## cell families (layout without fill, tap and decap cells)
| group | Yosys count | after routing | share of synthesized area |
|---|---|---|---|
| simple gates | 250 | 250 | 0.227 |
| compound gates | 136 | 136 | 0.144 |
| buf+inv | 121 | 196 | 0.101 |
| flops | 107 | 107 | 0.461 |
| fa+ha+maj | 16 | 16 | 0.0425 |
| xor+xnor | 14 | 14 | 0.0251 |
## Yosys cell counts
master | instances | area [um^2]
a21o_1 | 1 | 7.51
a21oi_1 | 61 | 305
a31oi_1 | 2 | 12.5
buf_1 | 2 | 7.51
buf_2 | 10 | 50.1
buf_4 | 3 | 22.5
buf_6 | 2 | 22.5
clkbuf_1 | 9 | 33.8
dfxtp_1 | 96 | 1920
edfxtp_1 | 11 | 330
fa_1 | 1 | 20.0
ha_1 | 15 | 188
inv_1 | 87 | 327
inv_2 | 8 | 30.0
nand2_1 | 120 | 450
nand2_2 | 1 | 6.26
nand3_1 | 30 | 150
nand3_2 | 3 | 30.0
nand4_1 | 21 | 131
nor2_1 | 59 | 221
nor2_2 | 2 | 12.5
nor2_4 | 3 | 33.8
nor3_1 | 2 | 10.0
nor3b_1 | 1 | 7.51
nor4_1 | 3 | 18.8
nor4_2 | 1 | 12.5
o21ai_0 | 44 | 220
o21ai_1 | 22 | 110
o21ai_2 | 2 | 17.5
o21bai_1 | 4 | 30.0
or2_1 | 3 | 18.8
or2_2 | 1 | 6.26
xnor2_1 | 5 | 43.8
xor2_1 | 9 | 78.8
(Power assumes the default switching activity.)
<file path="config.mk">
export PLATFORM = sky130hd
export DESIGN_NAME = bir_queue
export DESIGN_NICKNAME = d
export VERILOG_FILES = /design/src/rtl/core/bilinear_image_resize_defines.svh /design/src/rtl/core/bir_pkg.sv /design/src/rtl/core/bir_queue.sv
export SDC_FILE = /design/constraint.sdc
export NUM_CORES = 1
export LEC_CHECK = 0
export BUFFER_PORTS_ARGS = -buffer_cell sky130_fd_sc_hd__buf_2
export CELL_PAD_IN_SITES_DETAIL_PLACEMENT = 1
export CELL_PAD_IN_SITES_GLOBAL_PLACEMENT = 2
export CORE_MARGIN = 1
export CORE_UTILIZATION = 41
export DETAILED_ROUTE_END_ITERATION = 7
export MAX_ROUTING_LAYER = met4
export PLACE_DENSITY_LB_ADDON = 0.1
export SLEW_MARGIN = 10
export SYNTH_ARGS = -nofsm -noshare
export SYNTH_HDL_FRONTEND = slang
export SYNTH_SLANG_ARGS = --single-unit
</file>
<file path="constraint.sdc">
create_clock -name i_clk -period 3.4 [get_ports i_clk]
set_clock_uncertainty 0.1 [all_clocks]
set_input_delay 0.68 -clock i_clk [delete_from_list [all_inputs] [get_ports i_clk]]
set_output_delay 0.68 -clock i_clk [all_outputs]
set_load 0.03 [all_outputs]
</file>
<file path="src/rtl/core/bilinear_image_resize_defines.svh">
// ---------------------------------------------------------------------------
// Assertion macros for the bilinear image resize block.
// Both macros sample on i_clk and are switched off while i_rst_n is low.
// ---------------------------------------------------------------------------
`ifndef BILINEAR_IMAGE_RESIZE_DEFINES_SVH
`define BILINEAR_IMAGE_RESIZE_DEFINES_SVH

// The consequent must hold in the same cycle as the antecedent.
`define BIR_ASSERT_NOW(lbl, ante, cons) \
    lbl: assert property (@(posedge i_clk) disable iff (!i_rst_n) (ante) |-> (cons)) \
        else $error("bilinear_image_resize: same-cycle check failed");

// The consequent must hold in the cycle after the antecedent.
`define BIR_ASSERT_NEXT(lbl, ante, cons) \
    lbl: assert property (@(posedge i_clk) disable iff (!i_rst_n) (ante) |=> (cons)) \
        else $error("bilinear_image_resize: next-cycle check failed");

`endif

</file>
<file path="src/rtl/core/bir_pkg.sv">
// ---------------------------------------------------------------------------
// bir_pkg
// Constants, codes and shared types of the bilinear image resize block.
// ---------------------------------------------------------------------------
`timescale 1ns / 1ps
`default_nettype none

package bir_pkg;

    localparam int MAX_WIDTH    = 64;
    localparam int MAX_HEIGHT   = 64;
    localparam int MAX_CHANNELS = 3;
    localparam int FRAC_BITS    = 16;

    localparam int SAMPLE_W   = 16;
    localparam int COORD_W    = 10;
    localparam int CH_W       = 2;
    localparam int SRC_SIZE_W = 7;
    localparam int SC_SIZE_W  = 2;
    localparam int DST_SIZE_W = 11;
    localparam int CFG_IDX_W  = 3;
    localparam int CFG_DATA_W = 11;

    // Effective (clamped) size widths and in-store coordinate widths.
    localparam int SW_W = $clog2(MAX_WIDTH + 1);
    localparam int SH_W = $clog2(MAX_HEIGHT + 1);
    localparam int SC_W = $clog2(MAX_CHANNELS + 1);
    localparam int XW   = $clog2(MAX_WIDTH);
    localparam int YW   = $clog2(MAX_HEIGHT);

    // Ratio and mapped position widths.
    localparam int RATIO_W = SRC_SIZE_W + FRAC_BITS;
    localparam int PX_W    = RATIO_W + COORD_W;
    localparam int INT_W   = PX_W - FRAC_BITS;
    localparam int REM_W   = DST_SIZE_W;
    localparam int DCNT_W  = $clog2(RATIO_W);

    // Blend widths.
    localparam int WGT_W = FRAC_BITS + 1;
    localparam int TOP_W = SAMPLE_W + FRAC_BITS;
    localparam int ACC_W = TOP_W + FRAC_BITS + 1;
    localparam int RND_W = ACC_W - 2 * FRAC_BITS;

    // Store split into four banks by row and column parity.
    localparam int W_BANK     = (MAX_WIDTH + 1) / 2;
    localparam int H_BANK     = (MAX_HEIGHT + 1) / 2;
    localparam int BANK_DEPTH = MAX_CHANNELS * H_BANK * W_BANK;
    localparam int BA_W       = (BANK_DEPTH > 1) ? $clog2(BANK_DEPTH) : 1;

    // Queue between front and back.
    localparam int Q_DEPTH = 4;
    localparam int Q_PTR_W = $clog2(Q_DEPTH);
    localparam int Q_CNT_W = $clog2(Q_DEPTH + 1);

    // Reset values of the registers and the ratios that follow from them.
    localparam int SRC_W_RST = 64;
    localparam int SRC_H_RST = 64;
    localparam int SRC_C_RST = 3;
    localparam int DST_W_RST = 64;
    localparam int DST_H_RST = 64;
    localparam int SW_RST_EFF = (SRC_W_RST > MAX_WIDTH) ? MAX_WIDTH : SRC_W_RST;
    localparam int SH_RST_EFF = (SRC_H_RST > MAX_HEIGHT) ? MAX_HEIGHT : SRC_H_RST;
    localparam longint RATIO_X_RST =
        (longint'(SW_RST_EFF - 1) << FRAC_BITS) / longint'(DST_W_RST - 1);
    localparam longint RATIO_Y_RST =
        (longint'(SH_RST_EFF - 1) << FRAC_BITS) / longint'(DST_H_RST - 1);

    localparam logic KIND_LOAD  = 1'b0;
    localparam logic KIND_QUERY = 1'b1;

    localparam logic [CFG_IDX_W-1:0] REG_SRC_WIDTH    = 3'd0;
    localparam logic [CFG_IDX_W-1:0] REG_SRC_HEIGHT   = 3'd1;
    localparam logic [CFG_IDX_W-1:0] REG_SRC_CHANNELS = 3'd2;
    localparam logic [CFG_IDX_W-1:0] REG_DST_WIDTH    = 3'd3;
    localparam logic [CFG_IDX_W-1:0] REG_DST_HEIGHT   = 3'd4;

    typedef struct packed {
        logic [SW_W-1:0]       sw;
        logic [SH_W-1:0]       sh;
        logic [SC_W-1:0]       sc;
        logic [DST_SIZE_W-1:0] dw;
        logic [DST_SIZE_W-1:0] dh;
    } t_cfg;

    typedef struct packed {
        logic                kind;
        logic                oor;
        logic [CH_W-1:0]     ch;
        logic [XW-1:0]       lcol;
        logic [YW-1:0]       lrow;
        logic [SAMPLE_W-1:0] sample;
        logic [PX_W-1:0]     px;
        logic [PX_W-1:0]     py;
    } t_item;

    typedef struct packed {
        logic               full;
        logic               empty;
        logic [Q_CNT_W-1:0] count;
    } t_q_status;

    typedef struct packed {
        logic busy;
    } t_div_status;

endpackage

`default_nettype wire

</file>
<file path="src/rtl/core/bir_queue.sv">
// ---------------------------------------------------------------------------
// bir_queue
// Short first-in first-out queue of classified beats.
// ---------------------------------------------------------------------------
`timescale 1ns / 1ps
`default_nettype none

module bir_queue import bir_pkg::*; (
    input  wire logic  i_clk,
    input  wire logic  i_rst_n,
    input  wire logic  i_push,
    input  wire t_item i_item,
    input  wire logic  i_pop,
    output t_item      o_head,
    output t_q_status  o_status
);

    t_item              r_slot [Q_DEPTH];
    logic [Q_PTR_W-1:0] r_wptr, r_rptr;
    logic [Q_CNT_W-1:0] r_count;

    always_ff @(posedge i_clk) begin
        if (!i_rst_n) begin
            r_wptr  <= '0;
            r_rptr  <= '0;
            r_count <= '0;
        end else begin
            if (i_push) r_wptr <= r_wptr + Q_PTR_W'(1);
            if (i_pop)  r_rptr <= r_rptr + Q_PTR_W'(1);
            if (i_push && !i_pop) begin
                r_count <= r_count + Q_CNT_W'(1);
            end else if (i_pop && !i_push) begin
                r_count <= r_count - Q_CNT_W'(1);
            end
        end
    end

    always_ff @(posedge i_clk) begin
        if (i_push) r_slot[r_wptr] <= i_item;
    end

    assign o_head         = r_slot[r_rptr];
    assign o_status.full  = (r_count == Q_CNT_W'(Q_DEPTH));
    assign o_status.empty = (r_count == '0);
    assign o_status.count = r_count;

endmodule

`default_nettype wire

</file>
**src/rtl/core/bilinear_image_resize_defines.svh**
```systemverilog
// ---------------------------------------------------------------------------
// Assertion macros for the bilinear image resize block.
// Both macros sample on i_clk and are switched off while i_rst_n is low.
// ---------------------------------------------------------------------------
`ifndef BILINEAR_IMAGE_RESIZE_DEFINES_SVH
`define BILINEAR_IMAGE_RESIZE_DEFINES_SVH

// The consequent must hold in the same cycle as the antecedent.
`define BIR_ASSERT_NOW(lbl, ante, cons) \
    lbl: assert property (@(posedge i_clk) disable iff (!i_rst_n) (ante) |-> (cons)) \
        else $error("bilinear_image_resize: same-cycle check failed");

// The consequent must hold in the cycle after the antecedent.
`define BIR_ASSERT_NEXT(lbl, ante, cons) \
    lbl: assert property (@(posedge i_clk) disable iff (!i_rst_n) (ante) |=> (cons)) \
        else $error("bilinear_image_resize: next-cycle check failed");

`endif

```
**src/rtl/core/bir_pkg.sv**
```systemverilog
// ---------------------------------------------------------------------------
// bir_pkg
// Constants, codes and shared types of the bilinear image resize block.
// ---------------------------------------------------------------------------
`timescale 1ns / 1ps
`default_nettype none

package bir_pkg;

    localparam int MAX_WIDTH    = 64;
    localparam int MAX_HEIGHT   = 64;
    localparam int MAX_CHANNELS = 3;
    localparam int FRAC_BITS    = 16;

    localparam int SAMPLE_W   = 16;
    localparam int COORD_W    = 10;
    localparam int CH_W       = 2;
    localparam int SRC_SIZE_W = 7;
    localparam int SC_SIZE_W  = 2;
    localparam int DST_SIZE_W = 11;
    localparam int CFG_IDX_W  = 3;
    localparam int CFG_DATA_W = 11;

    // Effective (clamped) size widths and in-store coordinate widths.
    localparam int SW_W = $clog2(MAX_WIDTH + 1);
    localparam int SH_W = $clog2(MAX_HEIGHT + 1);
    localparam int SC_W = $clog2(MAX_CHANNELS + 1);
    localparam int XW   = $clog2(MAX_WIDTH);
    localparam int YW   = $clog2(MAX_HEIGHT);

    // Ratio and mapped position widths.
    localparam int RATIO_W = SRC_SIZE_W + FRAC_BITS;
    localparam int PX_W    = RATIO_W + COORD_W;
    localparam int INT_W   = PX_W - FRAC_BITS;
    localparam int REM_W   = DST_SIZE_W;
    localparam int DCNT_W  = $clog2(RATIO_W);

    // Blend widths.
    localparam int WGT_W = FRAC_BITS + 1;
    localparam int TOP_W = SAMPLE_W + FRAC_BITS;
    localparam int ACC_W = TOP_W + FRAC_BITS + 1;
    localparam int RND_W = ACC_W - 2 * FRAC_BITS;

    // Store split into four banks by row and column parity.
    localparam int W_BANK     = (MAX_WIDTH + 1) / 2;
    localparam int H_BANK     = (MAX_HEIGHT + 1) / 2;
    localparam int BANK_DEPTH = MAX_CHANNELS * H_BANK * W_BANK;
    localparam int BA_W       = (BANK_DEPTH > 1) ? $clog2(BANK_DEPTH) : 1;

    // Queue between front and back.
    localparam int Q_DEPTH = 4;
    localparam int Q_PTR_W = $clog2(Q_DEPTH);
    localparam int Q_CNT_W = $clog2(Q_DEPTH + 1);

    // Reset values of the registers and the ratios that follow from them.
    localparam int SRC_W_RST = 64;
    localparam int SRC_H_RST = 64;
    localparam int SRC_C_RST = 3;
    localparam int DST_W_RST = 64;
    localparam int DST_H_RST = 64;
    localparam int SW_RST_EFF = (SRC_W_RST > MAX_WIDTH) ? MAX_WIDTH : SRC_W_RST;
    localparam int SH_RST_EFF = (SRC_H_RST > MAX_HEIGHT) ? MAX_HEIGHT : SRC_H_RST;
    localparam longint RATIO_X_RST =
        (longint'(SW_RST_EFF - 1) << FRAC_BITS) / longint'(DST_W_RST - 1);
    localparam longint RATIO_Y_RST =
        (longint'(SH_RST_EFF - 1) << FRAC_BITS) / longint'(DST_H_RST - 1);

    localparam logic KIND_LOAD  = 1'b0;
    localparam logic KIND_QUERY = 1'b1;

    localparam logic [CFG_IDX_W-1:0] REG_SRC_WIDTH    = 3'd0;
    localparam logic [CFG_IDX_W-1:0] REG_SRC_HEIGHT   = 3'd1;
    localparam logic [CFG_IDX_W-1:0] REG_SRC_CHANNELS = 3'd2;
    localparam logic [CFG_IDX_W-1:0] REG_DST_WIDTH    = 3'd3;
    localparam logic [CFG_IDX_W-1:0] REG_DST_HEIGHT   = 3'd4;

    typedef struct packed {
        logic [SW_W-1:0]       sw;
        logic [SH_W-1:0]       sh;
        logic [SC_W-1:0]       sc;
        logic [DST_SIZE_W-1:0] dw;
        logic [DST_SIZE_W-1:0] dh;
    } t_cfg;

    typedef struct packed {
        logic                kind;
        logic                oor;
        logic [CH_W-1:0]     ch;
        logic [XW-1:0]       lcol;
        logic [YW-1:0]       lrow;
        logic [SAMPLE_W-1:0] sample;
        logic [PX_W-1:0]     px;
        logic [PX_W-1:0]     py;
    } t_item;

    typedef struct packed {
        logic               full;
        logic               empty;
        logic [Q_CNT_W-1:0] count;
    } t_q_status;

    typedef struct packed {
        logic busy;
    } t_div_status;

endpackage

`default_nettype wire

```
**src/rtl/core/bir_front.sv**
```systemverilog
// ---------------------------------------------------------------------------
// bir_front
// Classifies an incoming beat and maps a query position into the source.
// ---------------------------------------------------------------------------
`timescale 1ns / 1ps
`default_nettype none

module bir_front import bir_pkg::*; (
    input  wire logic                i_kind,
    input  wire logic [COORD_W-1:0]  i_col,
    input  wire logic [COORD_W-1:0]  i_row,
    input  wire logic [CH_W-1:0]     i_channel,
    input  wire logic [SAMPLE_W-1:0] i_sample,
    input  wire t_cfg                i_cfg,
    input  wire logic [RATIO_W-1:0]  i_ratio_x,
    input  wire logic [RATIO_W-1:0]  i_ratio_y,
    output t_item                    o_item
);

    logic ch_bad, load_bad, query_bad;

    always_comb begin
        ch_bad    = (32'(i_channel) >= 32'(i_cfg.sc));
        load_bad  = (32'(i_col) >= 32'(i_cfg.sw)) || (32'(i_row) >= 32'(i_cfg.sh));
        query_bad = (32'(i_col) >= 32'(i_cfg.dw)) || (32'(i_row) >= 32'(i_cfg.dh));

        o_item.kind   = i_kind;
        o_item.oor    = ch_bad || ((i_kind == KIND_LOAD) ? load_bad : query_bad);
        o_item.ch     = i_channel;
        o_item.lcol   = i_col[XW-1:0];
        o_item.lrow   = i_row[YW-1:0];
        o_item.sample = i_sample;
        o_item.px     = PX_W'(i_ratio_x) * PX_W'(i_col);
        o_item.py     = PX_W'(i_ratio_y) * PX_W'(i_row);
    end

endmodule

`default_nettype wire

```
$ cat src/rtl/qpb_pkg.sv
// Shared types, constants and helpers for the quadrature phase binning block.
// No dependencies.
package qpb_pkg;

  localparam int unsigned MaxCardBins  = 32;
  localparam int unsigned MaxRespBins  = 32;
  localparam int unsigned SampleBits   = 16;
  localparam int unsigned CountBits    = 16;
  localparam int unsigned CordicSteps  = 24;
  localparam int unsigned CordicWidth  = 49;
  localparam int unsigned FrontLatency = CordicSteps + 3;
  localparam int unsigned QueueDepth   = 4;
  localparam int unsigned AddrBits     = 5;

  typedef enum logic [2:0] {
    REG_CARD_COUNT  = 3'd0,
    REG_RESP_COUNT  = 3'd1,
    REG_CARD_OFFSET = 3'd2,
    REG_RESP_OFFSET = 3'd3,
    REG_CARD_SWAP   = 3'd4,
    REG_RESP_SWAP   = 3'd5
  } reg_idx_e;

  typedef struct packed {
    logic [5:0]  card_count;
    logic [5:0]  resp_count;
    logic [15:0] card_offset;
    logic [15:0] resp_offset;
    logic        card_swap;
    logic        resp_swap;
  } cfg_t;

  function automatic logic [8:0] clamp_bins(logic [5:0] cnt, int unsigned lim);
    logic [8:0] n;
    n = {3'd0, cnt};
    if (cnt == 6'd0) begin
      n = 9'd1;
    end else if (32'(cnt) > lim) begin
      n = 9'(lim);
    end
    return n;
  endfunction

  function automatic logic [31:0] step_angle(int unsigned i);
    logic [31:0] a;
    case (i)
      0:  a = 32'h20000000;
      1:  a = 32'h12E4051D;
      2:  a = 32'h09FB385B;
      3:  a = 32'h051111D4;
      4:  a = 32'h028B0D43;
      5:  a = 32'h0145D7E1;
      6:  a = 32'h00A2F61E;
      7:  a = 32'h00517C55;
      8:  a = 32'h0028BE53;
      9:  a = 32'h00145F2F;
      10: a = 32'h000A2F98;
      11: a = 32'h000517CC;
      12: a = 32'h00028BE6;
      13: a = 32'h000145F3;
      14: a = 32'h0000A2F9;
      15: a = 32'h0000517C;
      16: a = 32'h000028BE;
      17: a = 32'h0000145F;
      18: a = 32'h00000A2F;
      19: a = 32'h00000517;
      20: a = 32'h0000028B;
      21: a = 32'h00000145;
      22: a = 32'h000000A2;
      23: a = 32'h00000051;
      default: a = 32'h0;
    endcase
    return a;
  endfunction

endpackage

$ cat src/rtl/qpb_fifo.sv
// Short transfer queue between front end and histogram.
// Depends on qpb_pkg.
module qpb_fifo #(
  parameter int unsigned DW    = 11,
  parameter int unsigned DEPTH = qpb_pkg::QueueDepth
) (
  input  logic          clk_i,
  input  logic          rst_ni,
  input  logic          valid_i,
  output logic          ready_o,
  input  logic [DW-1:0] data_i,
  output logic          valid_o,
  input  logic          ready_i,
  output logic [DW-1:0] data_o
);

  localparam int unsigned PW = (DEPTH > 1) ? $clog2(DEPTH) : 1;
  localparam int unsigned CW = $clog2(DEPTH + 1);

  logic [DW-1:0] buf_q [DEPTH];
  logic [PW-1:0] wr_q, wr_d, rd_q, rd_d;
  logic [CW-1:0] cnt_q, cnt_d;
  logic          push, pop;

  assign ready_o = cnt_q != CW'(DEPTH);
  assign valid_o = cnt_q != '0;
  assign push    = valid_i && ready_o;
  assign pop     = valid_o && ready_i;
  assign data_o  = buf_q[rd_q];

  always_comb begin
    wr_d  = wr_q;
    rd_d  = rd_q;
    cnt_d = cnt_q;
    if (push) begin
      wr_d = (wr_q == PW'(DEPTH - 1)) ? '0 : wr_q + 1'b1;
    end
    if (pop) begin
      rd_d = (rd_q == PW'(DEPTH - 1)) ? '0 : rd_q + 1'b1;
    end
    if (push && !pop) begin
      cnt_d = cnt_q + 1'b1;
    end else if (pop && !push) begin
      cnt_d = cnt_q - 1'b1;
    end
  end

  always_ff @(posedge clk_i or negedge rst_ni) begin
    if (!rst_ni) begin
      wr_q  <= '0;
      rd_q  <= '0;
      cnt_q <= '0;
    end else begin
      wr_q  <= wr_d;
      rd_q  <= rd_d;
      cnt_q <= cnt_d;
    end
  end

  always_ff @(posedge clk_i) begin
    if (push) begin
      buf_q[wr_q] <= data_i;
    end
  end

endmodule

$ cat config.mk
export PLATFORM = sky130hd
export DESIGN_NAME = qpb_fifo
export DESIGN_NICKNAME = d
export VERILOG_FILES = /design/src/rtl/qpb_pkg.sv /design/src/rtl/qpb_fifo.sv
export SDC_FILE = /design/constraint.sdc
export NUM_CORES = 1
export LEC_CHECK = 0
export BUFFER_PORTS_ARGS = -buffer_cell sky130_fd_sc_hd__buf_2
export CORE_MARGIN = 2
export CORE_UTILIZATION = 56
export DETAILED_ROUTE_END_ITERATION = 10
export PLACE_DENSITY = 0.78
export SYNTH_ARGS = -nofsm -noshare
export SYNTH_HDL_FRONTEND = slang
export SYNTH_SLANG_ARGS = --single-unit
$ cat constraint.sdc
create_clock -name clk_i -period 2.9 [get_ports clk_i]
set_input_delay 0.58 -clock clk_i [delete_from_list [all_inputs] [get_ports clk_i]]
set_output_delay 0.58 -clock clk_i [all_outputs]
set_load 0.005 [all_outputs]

→ Problem to solve
Exact duplication is required for the lines above, from the line that contains "if (!rst_ni) begin" to the line that contains "export DESIGN_NAME = qpb_fifo", inclusive; omit all others.

→ Result of this exercise
    if (!rst_ni) begin
      wr_q  <= '0;
      rd_q  <= '0;
      cnt_q <= '0;
    end else begin
      wr_q  <= wr_d;
      rd_q  <= rd_d;
      cnt_q <= cnt_d;
    end
  end

  always_ff @(posedge clk_i) begin
    if (push) begin
      buf_q[wr_q] <= data_i;
    end
  end

endmodule

$ cat config.mk
export PLATFORM = sky130hd
export DESIGN_NAME = qpb_fifo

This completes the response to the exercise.